Feldmarschall Haftar marschiert auf Tripoli

Di, 16. Apr. 2019

In Libyen ist Titel Schall und Rauch. Khalifa Haftar, der Warlord der östlichen Kyrenaika, nennt sich Feldmarschall, und seine Streitmacht firmiert als Nationalarmee. Seit dem 4. April 2019 marschiert der Kriegsherr auf die Hauptstadt Tripoli im westlichen Tripolitanien. Libyen ist nicht irgendein Land im Maghreb. Erstens versorgt es Europa mit seinen Öl- und Gasreserven. Zweitens führen die Hauptrouten afrikanischer Migranten und Terrorbanden quer durch Libyen.

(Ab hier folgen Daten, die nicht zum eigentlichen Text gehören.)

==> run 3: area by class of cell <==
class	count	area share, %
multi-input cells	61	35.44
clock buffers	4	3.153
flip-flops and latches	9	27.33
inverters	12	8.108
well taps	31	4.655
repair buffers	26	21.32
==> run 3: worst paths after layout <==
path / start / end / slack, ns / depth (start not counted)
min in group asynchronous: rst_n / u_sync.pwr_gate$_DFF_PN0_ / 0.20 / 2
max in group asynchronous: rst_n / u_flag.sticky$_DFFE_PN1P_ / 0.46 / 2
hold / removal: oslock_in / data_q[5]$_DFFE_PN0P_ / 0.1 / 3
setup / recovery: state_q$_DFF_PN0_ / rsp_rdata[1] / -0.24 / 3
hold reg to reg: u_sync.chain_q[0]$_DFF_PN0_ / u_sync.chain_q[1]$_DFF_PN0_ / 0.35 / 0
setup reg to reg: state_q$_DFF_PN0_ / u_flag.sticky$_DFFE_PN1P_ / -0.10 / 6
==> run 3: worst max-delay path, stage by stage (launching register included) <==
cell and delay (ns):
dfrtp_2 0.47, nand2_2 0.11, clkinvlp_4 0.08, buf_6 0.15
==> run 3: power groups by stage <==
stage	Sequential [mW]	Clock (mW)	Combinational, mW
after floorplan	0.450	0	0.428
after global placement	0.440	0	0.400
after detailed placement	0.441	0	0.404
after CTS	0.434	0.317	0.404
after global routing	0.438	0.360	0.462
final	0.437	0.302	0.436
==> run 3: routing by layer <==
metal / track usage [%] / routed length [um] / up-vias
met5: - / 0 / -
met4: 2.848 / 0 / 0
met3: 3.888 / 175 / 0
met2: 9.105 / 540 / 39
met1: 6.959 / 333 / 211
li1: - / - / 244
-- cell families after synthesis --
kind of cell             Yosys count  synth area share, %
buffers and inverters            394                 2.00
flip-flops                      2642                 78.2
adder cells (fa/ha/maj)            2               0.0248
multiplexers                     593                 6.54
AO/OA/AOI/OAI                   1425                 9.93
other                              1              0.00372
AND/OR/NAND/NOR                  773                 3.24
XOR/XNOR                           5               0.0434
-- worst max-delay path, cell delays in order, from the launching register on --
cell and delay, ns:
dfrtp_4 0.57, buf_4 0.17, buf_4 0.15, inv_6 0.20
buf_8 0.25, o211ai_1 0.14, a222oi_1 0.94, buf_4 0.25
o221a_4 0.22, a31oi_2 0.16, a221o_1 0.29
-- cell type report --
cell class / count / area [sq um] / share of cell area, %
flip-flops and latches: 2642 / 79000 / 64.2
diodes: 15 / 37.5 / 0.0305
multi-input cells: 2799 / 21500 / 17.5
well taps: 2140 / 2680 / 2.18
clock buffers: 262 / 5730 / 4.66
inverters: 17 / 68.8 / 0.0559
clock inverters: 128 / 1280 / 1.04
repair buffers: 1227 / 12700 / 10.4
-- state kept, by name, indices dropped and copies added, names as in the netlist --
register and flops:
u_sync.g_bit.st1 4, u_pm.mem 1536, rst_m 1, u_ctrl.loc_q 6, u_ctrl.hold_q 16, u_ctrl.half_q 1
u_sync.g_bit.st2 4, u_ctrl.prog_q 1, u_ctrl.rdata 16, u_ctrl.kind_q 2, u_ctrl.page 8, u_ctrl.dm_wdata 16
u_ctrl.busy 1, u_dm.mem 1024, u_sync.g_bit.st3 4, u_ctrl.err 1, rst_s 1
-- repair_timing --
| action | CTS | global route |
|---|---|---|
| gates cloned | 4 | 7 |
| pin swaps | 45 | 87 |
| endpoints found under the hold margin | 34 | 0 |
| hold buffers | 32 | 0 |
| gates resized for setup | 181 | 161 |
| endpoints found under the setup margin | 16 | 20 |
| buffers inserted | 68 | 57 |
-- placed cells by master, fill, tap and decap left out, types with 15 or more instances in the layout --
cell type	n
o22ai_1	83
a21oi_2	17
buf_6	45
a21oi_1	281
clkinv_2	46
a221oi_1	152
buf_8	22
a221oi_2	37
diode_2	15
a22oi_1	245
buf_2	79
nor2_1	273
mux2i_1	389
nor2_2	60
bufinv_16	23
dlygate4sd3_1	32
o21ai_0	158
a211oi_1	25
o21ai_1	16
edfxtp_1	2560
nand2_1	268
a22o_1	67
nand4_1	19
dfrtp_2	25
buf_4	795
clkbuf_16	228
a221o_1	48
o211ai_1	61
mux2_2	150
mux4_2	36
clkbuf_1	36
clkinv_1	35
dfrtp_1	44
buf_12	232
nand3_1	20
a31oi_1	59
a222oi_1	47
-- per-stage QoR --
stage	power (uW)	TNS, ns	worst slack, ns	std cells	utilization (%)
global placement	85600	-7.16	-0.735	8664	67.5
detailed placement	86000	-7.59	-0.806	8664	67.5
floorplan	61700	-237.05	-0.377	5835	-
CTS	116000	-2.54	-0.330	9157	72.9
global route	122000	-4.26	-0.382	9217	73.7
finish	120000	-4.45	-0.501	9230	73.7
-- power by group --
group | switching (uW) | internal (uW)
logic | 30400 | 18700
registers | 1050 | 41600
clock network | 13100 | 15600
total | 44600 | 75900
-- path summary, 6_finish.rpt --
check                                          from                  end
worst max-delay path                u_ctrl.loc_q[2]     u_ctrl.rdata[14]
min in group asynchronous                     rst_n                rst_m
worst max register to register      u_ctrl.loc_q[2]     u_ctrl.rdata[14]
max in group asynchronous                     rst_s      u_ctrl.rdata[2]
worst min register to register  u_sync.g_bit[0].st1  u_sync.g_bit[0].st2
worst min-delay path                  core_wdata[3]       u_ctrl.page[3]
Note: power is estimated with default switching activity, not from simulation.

Militärisch gliedert sich Libyen seit jeher in drei Grosszonen:
• Im Westen entlang der Küste das relativ dicht besiedelte Tripolitanien von der tunesischen Grenze bis zur Grossen Syrte.
• Im Osten bis zur ägyptischen Grenze die historische Kyrenaika, Schauplatz grosser Schlachten wie 1942 von Rommel und Montgomery.
• Im Süden die riesigen Wüstenstriche der Sahara mit dem ölreichen Murzuq-Bassin im Südwesten und der unruhigen Südgrenze zu Niger, Tschad und Sudan. Die Lagekarte auf dieser Seite zeigt nur noch die westliche Front und Teile des Südens. Im Osten haben die Gegenregierung und Haftars Nationalarmee den Bürgerkrieg längst entschieden.

Zangenangriff auf Gharyan
Die Kyrenaika mit ihrer Hauptstadt Benghazi ist fest in der Hand der Opposition. Ebenso hat Haftars Nationalarmee im Süden einen breiten Korridor freigekämpft. Vom Knotenpunkt Qurayat stiess die Nationalarmee zuerst nordnordwestlich und dann nördlich auf den Ort Gharyan 90 Kilometer südlich von Tripoli vor.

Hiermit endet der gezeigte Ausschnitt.